2. This offence has been enlarged in Pennsylvania, and perhaps most of the states, by statutory provision. Vide Christianity; 11 Serg. & Rawle, 394. In England all blasphemies against God, the Christian religion, the Holy Scriptures, and malicious revilings of the established church, are punishable by indictment. 1 East, P. C. 3; 1 Russ. on Cr. 217.
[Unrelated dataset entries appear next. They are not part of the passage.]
[src/rtl/nla_ctrl_pkg.sv]
// Shared types for the NLA polynomial sequencing controller.
// State encoding and latency-timer width helper.
package nla_ctrl_pkg;

  typedef enum logic [2:0] {
    IDLE,
    WAIT_X,
    FETCH_X,
    MUL_WAIT,
    FETCH_C,
    ADD_WAIT,
    RESULT
  } state_e;

  localparam int PERF_W = 16;

  // LAT_W = $clog2(max(MUL_LAT, ADD_LAT)) + 1
  function automatic int lat_w(input int mul_lat, input int add_lat);
    int m;
    m = (mul_lat > add_lat) ? mul_lat : add_lat;
    return $clog2(m) + 1;
  endfunction

endpackage

[src/rtl/horner_seq_ctrl_lat_timer.sv]
// Loadable down-counter; done is high on the last count.
// Shared by the multiply and add wait phases.
module lat_timer #(
  parameter int W = 2
) (
  input  logic         clk,
  input  logic         rst_n,
  input  logic         load,
  input  logic [W-1:0] load_val,
  output logic         done
);

  logic [W-1:0] cnt_q;
  logic [W-1:0] cnt_d;

  always_comb begin
    cnt_d = cnt_q;
    if (load) begin
      cnt_d = load_val;
    end else if (cnt_q != '0) begin
      cnt_d = cnt_q - W'(1);
    end
  end

  assign done = (cnt_q == '0);

  always_ff @(posedge clk or negedge rst_n) begin
    if (!rst_n) begin
      cnt_q <= '0;
    end else begin
      cnt_q <= cnt_d;
    end
  end

endmodule

[src/rtl/horner_seq_ctrl.sv]
// Horner-rule sequencer for the NLA polynomial datapath.
// Optional perf counters: define NLA_PERF_CNT_EN.
module horner_seq_ctrl
  import nla_ctrl_pkg::*;
#(
  parameter int ADDR_LINES = 4,
  parameter int MUL_LAT    = 1,
  parameter int ADD_LAT    = 1
) (
  input  logic                  clk,
  input  logic                  rst_n,
  input  logic                  start_coeff,
  input  logic [ADDR_LINES:0]   coeff_cnt,
  input  logic                  coeff_reload,
  input  logic                  sig_empty,
  input  logic                  flush,
  input  logic                  result_ready,
  output logic                  rst_reg_n,
  output logic                  wr_en_coeff,
  output logic                  rd_en_signal,
  output logic                  rd_en_coeff,
  output logic [ADDR_LINES-1:0] coeff_rd_addr,
  output logic                  LD_signal,
  output logic                  LD_coeff,
  output logic                  LD_result,
  output logic                  redo,
  output logic                  result_valid,
  output logic                  busy,
  output logic                  cfg_err
`ifdef NLA_PERF_CNT_EN
  ,
  output logic [PERF_W-1:0]     samples_done,
  output logic [PERF_W-1:0]     stall_cycles
`endif
);

  localparam int LAT_W = lat_w(MUL_LAT, ADD_LAT);
  localparam logic [ADDR_LINES:0] MAX_CNT =
    (ADDR_LINES+1)'(1) << ADDR_LINES;

  state_e state_q, state_d;
  logic [ADDR_LINES-1:0] deg_q, deg_d;
  logic [ADDR_LINES-1:0] idx_q, idx_d;
  logic [ADDR_LINES-1:0] addr_q, addr_d;
  logic [ADDR_LINES:0]   cnt_m1;
  logic cv_q, cv_d;
  logic rv_q, rv_d;
  logic bad_q, bad_d;
  logic cfg_err_q, cfg_err_d;
  logic rst_reg_q, rst_reg_d;
  logic tmr_load;
  logic [LAT_W-1:0] tmr_val;
  logic tmr_done;

  lat_timer #(
    .W (LAT_W)
  ) u_tmr (
    .clk      (clk),
    .rst_n    (rst_n),
    .load     (tmr_load),
    .load_val (tmr_val),
    .done     (tmr_done)
  );

  assign cnt_m1 = coeff_cnt - (ADDR_LINES+1)'(1);

  always_comb begin
    state_d      = state_q;
    deg_d        = deg_q;
    idx_d        = idx_q;
    addr_d       = addr_q;
    cv_d         = cv_q;
    rv_d         = rv_q;
    bad_d        = 1'b0;
    rst_reg_d    = 1'b1;
    tmr_load     = 1'b0;
    tmr_val      = LAT_W'(ADD_LAT - 1);
    wr_en_coeff  = 1'b0;
    rd_en_signal = 1'b0;
    rd_en_coeff  = 1'b0;
    LD_signal    = 1'b0;
    LD_coeff     = 1'b0;
    LD_result    = 1'b0;
    redo         = 1'b0;
    unique case (state_q)
      IDLE: begin
        wr_en_coeff = rst_reg_q & !start_coeff;
        if (start_coeff) begin
          if (coeff_cnt != '0 && coeff_cnt <= MAX_CNT) begin
            deg_d   = cnt_m1[ADDR_LINES-1:0];
            cv_d    = 1'b1;
            state_d = WAIT_X;
          end else begin
            bad_d = 1'b1;
          end
        end
      end
      WAIT_X: begin
        if (coeff_reload) begin
          cv_d    = 1'b0;
          state_d = IDLE;
        end else if (!sig_empty && cv_q) begin
          rd_en_signal = 1'b1;
          redo         = 1'b1;
          idx_d        = deg_q;
          state_d      = FETCH_X;
        end
      end
      FETCH_X: begin
        rd_en_coeff = 1'b1;
        LD_signal   = 1'b1;
        addr_d      = idx_q;
        tmr_load    = 1'b1;
        tmr_val     = LAT_W'(MUL_LAT - 1);
        state_d     = MUL_WAIT;
      end
      MUL_WAIT: begin
        if (tmr_done) state_d = FETCH_C;
      end
      FETCH_C: begin
        LD_coeff = 1'b1;
        tmr_load = 1'b1;
        state_d  = ADD_WAIT;
      end
      ADD_WAIT: begin
        if (tmr_done) begin
          if (idx_q == '0) begin
            state_d = RESULT;
          end else begin
            idx_d   = idx_q - ADDR_LINES'(1);
            state_d = FETCH_X;
          end
        end
      end
      RESULT: begin
        LD_result = !rv_q;
        rv_d      = 1'b1;
        if (rv_q && result_ready) begin
          rv_d    = 1'b0;
          state_d = WAIT_X;
        end
      end
      default: state_d = IDLE;
    endcase
    // Abort keeps the coefficient set; no pop or capture this cycle.
    if (flush && state_q != IDLE) begin
      state_d      = WAIT_X;
      rv_d         = 1'b0;
      cv_d         = cv_q;
      deg_d        = deg_q;
      rd_en_signal = 1'b0;
      redo         = 1'b0;
      LD_result    = 1'b0;
    end
    cfg_err_d = bad_d & !bad_q;
  end

  assign coeff_rd_addr = (state_q == FETCH_X) ? idx_q : addr_q;
  assign result_valid  = rv_q;
  assign busy          = (state_q != IDLE) && (state_q != WAIT_X);
  assign cfg_err       = cfg_err_q;
  assign rst_reg_n     = rst_reg_q;

  always_ff @(posedge clk or negedge rst_n) begin
    if (!rst_n) begin
      state_q   <= IDLE;
      deg_q     <= '0;
      idx_q     <= '0;
      addr_q    <= '0;
      cv_q      <= 1'b0;
      rv_q      <= 1'b0;
      bad_q     <= 1'b0;
      cfg_err_q <= 1'b0;
      rst_reg_q <= 1'b0;
    end else begin
      state_q   <= state_d;
      deg_q     <= deg_d;
      idx_q     <= idx_d;
      addr_q    <= addr_d;
      cv_q      <= cv_d;
      rv_q      <= rv_d;
      bad_q     <= bad_d;
      cfg_err_q <= cfg_err_d;
      rst_reg_q <= rst_reg_d;
    end
  end

`ifdef NLA_PERF_CNT_EN
  logic [PERF_W-1:0] sd_q, sd_d;
  logic [PERF_W-1:0] sc_q, sc_d;
  logic hs;

  assign hs = (state_q == RESULT) & rv_q & result_ready & !flush;

  always_comb begin
    sd_d = sd_q;
    sc_d = sc_q;
    if (coeff_reload) begin
      sd_d = '0;
      sc_d = '0;
    end else begin
      if (hs && sd_q != '1) sd_d = sd_q + PERF_W'(1);
      if (rv_q && !result_ready && sc_q != '1) begin
        sc_d = sc_q + PERF_W'(1);
      end
    end
  end

  always_ff @(posedge clk or negedge rst_n) begin
    if (!rst_n) begin
      sd_q <= '0;
      sc_q <= '0;
    end else begin
      sd_q <= sd_d;
      sc_q <= sc_d;
    end
  end

  assign samples_done = sd_q;
  assign stall_cycles = sc_q;
`endif

endmodule

[config.mk]
export PLATFORM = sky130hd
export DESIGN_NAME = horner_seq_ctrl
export DESIGN_NICKNAME = d
export VERILOG_FILES = /design/src/rtl/nla_ctrl_pkg.sv /design/src/rtl/horner_seq_ctrl_lat_timer.sv /design/src/rtl/horner_seq_ctrl.sv
export SDC_FILE = /design/constraint.sdc
export NUM_CORES = 1
export LEC_CHECK = 0
export CORE_UTILIZATION = 49
export DETAILED_ROUTE_END_ITERATION = 16
export GPL_ROUTABILITY_DRIVEN = 0
export PLACE_DENSITY = 0.78
export SLEW_MARGIN = 10
export SYNTH_ARGS = -nofsm -noshare
export SYNTH_HDL_FRONTEND = slang
export SYNTH_SLANG_ARGS = --single-unit
[constraint.sdc]
create_clock -name clk -period 2.3 [get_ports clk]
set_clock_uncertainty 0.05 [all_clocks]
set_input_delay 0.23 -clock clk [delete_from_list [all_inputs] [get_ports clk]]
set_output_delay 0.23 -clock clk [all_outputs]
set_load 0.02 [all_outputs]
==> results of run 1 <==
-- power by group through the flow --
stage	clock, mW	sequential (mW)	combinational [mW]
floorplan	0	0.569	0.470
detailed placement	0	0.593	0.684
global route	0.231	0.602	0.711
finish	0.207	0.585	0.658
CTS	0.215	0.586	0.658
global placement	0	0.584	0.663
-- how the worst max path moves through the flow --
stage / start / endpoint
after global routing: state_q[0] / LD_result
after global placement: coeff_reload / redo
after CTS: state_q[2] / rd_en_signal
final: state_q[0] / LD_result
after floorplan: state_q[2] / redo
after detailed placement: coeff_reload / rd_en_signal
-- stage by stage --
step                area (um2)  util, %
floorplan                 1210        -
global placement          1480     65.0
detailed placement        1480     65.0
CTS                       1510     66.4
global route              1520     66.8
finish                    1520     66.8
-- cell families after synthesis --
logic type,count (synthesis),synth area share [%]
AOI/OAI and AO/OA,18,11.6
muxes,9,10.4
xor gates and xnor gates,3,2.80
buffers and inverters,14,7.78
adders and majority gates,3,3.11
DFF,20,41.5
and+or+nand+nor,38,22.5
other,1,0.311
-- metal layers --
layer / up-vias / track usage [%] / part of all wire (%)
met3: 2 / 2.63 / 3.4
met4: 0 / 5.41 / 0.83
met2: 23 / 35.3 / 51
li1: 429 / - / -
met1: 443 / 25.8 / 45
met5: - / 0 / 0
-- critical path, cell delays in order, from the launching register on --
cell,delay [ns]
dfrtp_1,0.40
and2b_4,0.26
nand2_1,0.08
nor3_1,0.17
clkdlybuf4s50_1,0.66
-- cells in the final DEF, fill, tap and decap left out, drive strengths merged, types with 3 or more instances in the layout --
cell type,instances
dfrtp,20
clkdlybuf4s50,20
nand2,9
inv,7
mux2,7
nand3,7
buf,6
nor3,6
a21oi,6
dlygate4sd2,4
nor2,4
clkbuf,4
o221a,3
ha,3
nor3b,3
o21ai,3
-- sequential cells by signal, summed over array words and instances, names as in the netlist --
| register | cells |
|---|---|
| rst_reg_n | 1 |
| state_q | 3 |
| addr_q | 4 |
| bad_q | 1 |
| result_valid | 1 |
| cfg_err | 1 |
| cv_q | 1 |
| deg_q | 4 |
| idx_q | 4 |
-- repair_timing --
action | in CTS | in global routing
endpoints found under the setup margin | 4 | 2
hold buffers | 0 | 0
gates resized for setup | 5 | 3
cloned | 0 | 0
-- cell type report --
type / instances / share of cell area, %
Multi-Input combinational cell: 72 / 40.6
Sequential cell: 20 / 32.9
Timing Repair Buffer: 32 / 20.1
Clock buffer: 4 / 2.38
Tap cell: 28 / 2.30
Inverter: 7 / 1.73
==> metrics.txt, run 1 <==
area grow syn2layout=26.1%; layout net count=approximately 150; Final ANT Viol Nets=0; reg-to-reg slack, setup=0.56 ns; sequential share of power=40.4%; GRT Total Usage=between 20% and 30%; Worst R2R Path Depth=6; cell-internal power=922 uW; leak pwr=0.731 nW; Syn Nets=121; number of global-route vias before repair=845; die outline height=51.6 um; # setup viols final=0; first-pass GRT wire length=3890 um; CTS buffer count=3; Core ar.=~0.0023 mm2; Synth Register Bits=20; Post-Syn Instances=between 100 and 150; Max Slew Vio Count=0; H-Tree Level Count=1; Place WS=0.0986 ns; Worst Setup End Kind=output port; Synth top area share=41.5%; Via Count=897; Multi-input gate area=618 um2; Post-CTS Setup Repair Bufs=0; worst reg2reg path startpoint=idx_q[0]; Post-synth top cells=dfrtp_1, nand2_1, inv_1, mux2_4; library cells used by synthesis=40; Worst Tran Pin Value=0.550 ns; Clk network pwr share=14.3%; Worst slew margin=about 62%; CP Max Fanout=3; top-count cell post-synth=dfrtp_1; Setup TNS=0 ns; RSZ-0062 raised after global routing=no; P_sw=527 uW; grt total ovfl=0; HP Class=in2async; pin count of the biggest net entering global routing=21; Logic pwr share=a little under half; routed vias/inst=5.50; WHS=0.201 ns; top cells by area, synth=dfrtp_1, mux2_4, buf_6, ha_1, o221a_1; PnR worst setup slack=between 0.1 and 0.15 ns; synth warn=0; io pins=27; crit path kind=reg2out; Final Power=1.45 mW; worst vdd ir=around 0.55 mV; clk sinks=20; Worst EP arrival=1.88 ns; max-cap violations=0; fin cells=163; outcome=complete, no violations; fillcell total=185; top_reg_cell synth=dfrtp_1; Worst-path clk slew=around 0.12 ns; n_diodes=0; Worst-Skew Late Latency=about 0.31 ns; DRT iter0 DRCs=9; Yosys top cell by area=dfrtp_1; nature of the critical path startpoint=register; Post-synth EDFFs=0; DP Cell Count=159; drt total wl=2400 um; final hold vios=0; Starting Density=53.0%; Die ar.=roughly 0.0027 mm2; minimum clock period=2.16 ns; Longest Clk Path Bufs=2; router iterations before antenna repair=4; worst reg2reg path endpoint=idx_q[1]; storage element area=500 um2; # rows=17; Chip Width=approximately 52 um; drt drc=0; wire per inst=14.7 um; fmax=0.463 GHz; CTS root buffer=clkbuf_4; CTS tree=built; Mapped Area=0.00121 mm2; ys async rst share=100%; layout cell share with drive strength beyond 1=25.2%; critical path required time=2.02 ns; Detailed Place HPWL=1780 um; final worst-path cycle share=between 90% and 100%; switching share of power=36.4%; pwr/cell area=953 mW/mm2; I/O Buffers=26; Mean Syn Cell Area=~11 um2; post-synthesis sequential area ratio=41.5%; initial antenna violation count=0
(Power assumes the default switching activity.)
==> run 2, diff against run 1 <==
Settings changed: ABC_AREA set to 1, ABC_CLOCK_PERIOD_IN_PS set to 2300, CORE_UTILIZATION 49 to 48.
==> run 2 against run 1 <==
Compared with the run above:
- first-iteration DRC count grew to 3.0 times the previous value
- register-to-register slack gained 0.17 ns
- via count is 14% higher
- design area fell by 5.9%
- synthesized area shrank 7.6%
- combinational power increased by 11%
- core utilization fell by 1.5 points
- synthesized cell count increased by 40%
- wire length shrank 5.0%
- clock power is 2% lower
- die area down 5.4%
- critical endpoint is now rd_en_coeff
- largest power group unchanged
==> metrics.txt, run 2 <==
outcome=complete, no violations; max-cap violations=0; Worst EP arrival=1.85 ns; final hold vios=0; layout net count=192; minimum clock period=2.13 ns; router iterations before antenna repair=4; grt total ovfl=0; dpl cell area=0.00140 mm2; area grow syn2layout=28.4%; Die ar.=between 0.002 and 0.003 mm2; Chip Width=50.2 um; Yosys top cell by area=dfrtp_1; clk sinks=20; fillcell total=208; Post-synth EDFFs=0; n_diodes=0; first-pass GRT wire length=3930 um; I/O Buffers=26; io pins=27; H-Tree Level Count=1; post-synthesis sequential area ratio=~45%; Setup TNS=0 ns; commonest non-fill, non-tap cell in the layout=nand2_1; Logic pwr share=a little under 50%; RSZ-0062 raised after global routing=no; ys async rst share=100%; pwr/cell area=1050 mW/mm2; HP Class=in2async; most frequent cells in the layout=nand2_1, inv_1, dfrtp_1, clkdlybuf4s50_1, nand3_1; # rows=17; CTS tree=built; pin count of the biggest net entering global routing=21; Max Slew Vio Count=0; drt drc=0; Largest regs=addr_q (4), deg_q (4), idx_q (4); synth warn=0; drt total wl=2280 um; Mapped Area=0.00111 mm2; nature of the critical path startpoint=register; critical path required time=2.02 ns; CTS buffer count=3; fmax=about 0.47 GHz; Mean Syn Cell Area=7.53 um2; # setup viols final=0; Syn Nets=163; initial antenna violation count=0; die outline height=approximately 50 um; Synth top area share=44.9%; final worst-path cycle share=92.5%; leak pwr=0.772 nW; Starting Density=50.9%; crit path kind=reg2out; Place WS=roughly 0.20 ns; top_reg_cell synth=dfrtp_1; top-count cell post-synth=nand2_1; Worst Setup End Kind=output port; Post-synth top cells=nand2_1, dfrtp_1, inv_1; P_sw=639 uW; Core ar.=0.00219 mm2; top cells by area, synth=dfrtp_1, nand2_1, nand3_1, inv_1, o21ai_0; final instance area=0.00143 mm2; Post-Syn Instances=148; cell-internal power=863 uW; sequential share of power=approximately 38%; CP Max Fanout=10; Via Count=1,022; Clk network pwr share=between 10% and 20%; worst vdd ir=approximately 0.52 mV; wire per inst=11.2 um; Final ANT Viol Nets=0; Detailed Place HPWL=about 1700 um; library cells used by synthesis=21; crit-path cells=inv_2 -> nand3_2 -> inv_1 -> clkdlybuf4s50_1; Worst path top cell family by delay=buffers and inverters; DRT iter0 DRCs=27; slowest stage cell, crit path=clkdlybuf4s50_1; worst path bufs/invs=3; number of global-route vias before repair=925; CP peak stage delay=approximately 0.60 ns; CTS root buffer=clkbuf_4; Longest Clk Path Bufs=2; PnR worst setup slack=0.172 ns; Post-CTS Setup Repair Bufs=0; Worst-Skew Late Latency=0.29 ns; Synth Register Bits=20; routed vias/inst=around 5.0; Final Power=1.50 mW; GRT Total Usage=20.5%; layout cell share with drive strength beyond 1=8.52%; switching share of power=42.6%; Worst-path clk slew=0.11 ns
run 2: area by class of cell:
| type | instances | area [um2] | area share (%) |
|---|---|---|---|
| clock buffers | 4 | 36.3 | 2.53 |
| inverters | 21 | 78.8 | 5.51 |
| multi-input cells | 104 | 518 | 36.2 |
| flip-flops and latches | 20 | 500 | 35.0 |
| well taps | 28 | 35.0 | 2.45 |
| repair buffers | 27 | 263 | 18.4 |
run 2: power by group through the flow:
stage	Sequential, mW	Combinational [mW]	Clock, mW
6_report	0.569	0.731	0.202
5_1_grt	0.583	0.837	0.225
4_1_cts	0.568	0.737	0.207
3_5_place_dp	0.575	0.741	0
3_3_place_gp	0.569	0.728	0
2_1_floorplan	0.565	0.496	0
run 2: kinds of logic after synthesis:
logic type                 synth area share, %
other                                    0.336
DFF                                       44.9
AOI/OAI and AO/OA                         8.08
and+or+nand+nor                           32.7
xor gates and xnor gates                  1.57
buffers and inverters                     9.09
adders and majority gates                 3.37
run 2: repair_timing:
action | in CTS | in global routing
resized for setup | 8 | 1
hold buffers | 0 | 0
endpoints found under the setup margin | 7 | 1
run 2: worst paths after layout:
check | from | to | slack, ns | depth (start not counted)
min in group clk | bad_q | cfg_err | 0.37 | 1
min reg2reg | bad_q | cfg_err | 0.37 | 1
max | state_q[2] | rd_en_coeff | 0.17 | 4
min | rst_n | result_valid | 0.22 | 2
max in group asynchronous | rst_n | deg_q[0] | 1.77 | 2
max reg2reg | state_q[1] | cv_q | 0.73 | 8
run 2: per-stage QoR:
step	std cells	hold slack (ns)	utilization, %
6_report	204	0.215	65.3
3_5_place_dp	200	0.354	63.7
2_1_floorplan	148	-0.116	-
5_1_grt	204	0.232	65.3
3_3_place_gp	200	0.345	63.7
4_1_cts	204	0.224	65.2
run 2: layer usage:
metal / track usage [%] / routed length [um] / part of all wire [%] / vias to the layer above
met4: 8.10 / 37 / 1.6 / 0
met5: 0 / 0 / 0 / -
li1: - / - / - / 533
met2: 35.1 / 1140 / 50 / 29
met1: 26.1 / 1020 / 45 / 456
met3: 2.42 / 88 / 3.9 / 4
==> run 3, diff against run 2 <==
Settings changed: CORE_MARGIN set to 4, SETUP_SLACK_MARGIN set to 0.02.
==> run 3 against run 2 <==
Compared with the run above:
- combinational power is 1% higher
- final cell count stayed put
- sequential power is 1% higher
- global-route usage is 3.1 points lower
- total power is 6.9% higher
- critical endpoint is now LD_signal
- hold slack worse by 0.025 ns
==> metrics.txt, run 3 (same netlist as run 2, synthesis figures left out) <==
outcome=complete, no violations; pin count of the biggest net entering global routing=21; pwr/cell area=1100 mW/mm2; worst vdd ir=0.730 mV; Largest regs=addr_q (4), deg_q (4), idx_q (4); Clk network pwr share=18.0%; fillcell total=201; commonest non-fill, non-tap cell in the layout=nand2_1; grt total ovfl=0; worst reg2reg path startpoint=state_q[1]; number of global-route vias before repair=995; clk sinks=20; wl on met1=roughly 1000 um; minimum clock period=around 2.1 ns; Chip Width=around 56 um; layout cell share with drive strength beyond 1=9.09%; n_diodes=0; CTS buffer count=3; Worst-Skew Late Latency=around 0.30 ns; cell-internal power=947 uW; Via Count=1,043; max-cap violations=0; DR WL met3=around 94 um; end of the critical path=LD_signal; Critical Path Start=state_q[2]; fin cells=between 200 and 250; final hold vios=0; Logic pwr share=between 40% and 50%; leak pwr=0.779 nW; area grow syn2layout=30.4%; Core ar.=0.00221 mm2; Worst EP arrival=1.84 ns; Worst-path clk slew=0.12 ns; final worst-path cycle share=92.4%; routed vias/inst=5.11; die outline height=56.2 um; crit path kind=reg2out; top sig layer=met4; first-pass GRT wire length=4460 um; # rows=17; io pins=27; drt drc=0; Worst R2R Path Depth=8; GRT Total Usage=17.4%; switching share of power=41.0%; P_sw=659 uW; critical path required time=2.02 ns; CP Max Fanout=10; wire per inst=11.9 um; nature of the critical path startpoint=register; CTS root buffer=clkbuf_4; Final Power=1.61 mW; reg-to-reg slack, setup=between 0.8 and 0.9 ns; I/O Buffers=26; DP Cell Count=200; layout net count=192; H-Tree Level Count=1; HP Class=in2async; CTS tree=built; drt total wl=2430 um; RSZ-0062 raised after global routing=no; # setup viols final=0; DRT iter0 DRCs=34; Post-CTS Setup Repair Bufs=0; Setup TNS=0 ns; router iterations before antenna repair=5; worst reg2reg path endpoint=cv_q; Max Slew Vio Count=0; Longest Clk Path Bufs=2; Starting Density=roughly 50%; sequential share of power=35.9%; fmax=0.471 GHz; initial antenna violation count=0; met2 WL=~1200 um; Final ANT Viol Nets=0; most frequent cells in the layout=nand2_1, inv_1, dfrtp_1, clkdlybuf4s50_1, nand3_1; Worst Setup End Kind=output port; Die ar.=0.00316 mm2; Detailed Place HPWL=about 1900 um
==> run 3: changes by cell type in the layout (fill, tap and decap cells not counted), sizes merged <==
cell,previous run,this run
clkbuf,4,3
bufinv,0,1
==> run 3: metal layers <==
metal  vias up  global-route usage [%]
met2        29                    28.5
met5         -                       0
met4         0                    8.14
met3        10                    2.09
met1       470                    22.7
li1        534                       -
3. In France, before the 25th of September, 1791, it was a blasphemy also to speak against the holy virgin and the saints, to deny one's faith, to speak with impiety of holy things, and to swear by things sacred. Merl. Rep. h. t. The law relating to blasphemy in that country was totally repealed by the code of 25th of September, 1791, and its present penal code, art. 262, enacts, that any person who, by words or gestures, shall commit any outrage upon objects of public worship, in the places designed or actually employed for the performance of its rites, or shall assault or insult the ministers of such worship in the exercise of their functions, shall be fined from sixteen to five hundred francs, and be imprisoned for a period not less than fifteen days nor more than six months.
4. The civil law forbad the crime of blasphemy; such, for example, as to swear by the hair or the head of God; and it punished its violation with death. Si enim contra homines factae blasphemiae impunitae non relinquuntur; multo magis qui ipsum Deum Blasphemant, digni sunt supplicia sustinere. Nov. 77, ch. 1, §1.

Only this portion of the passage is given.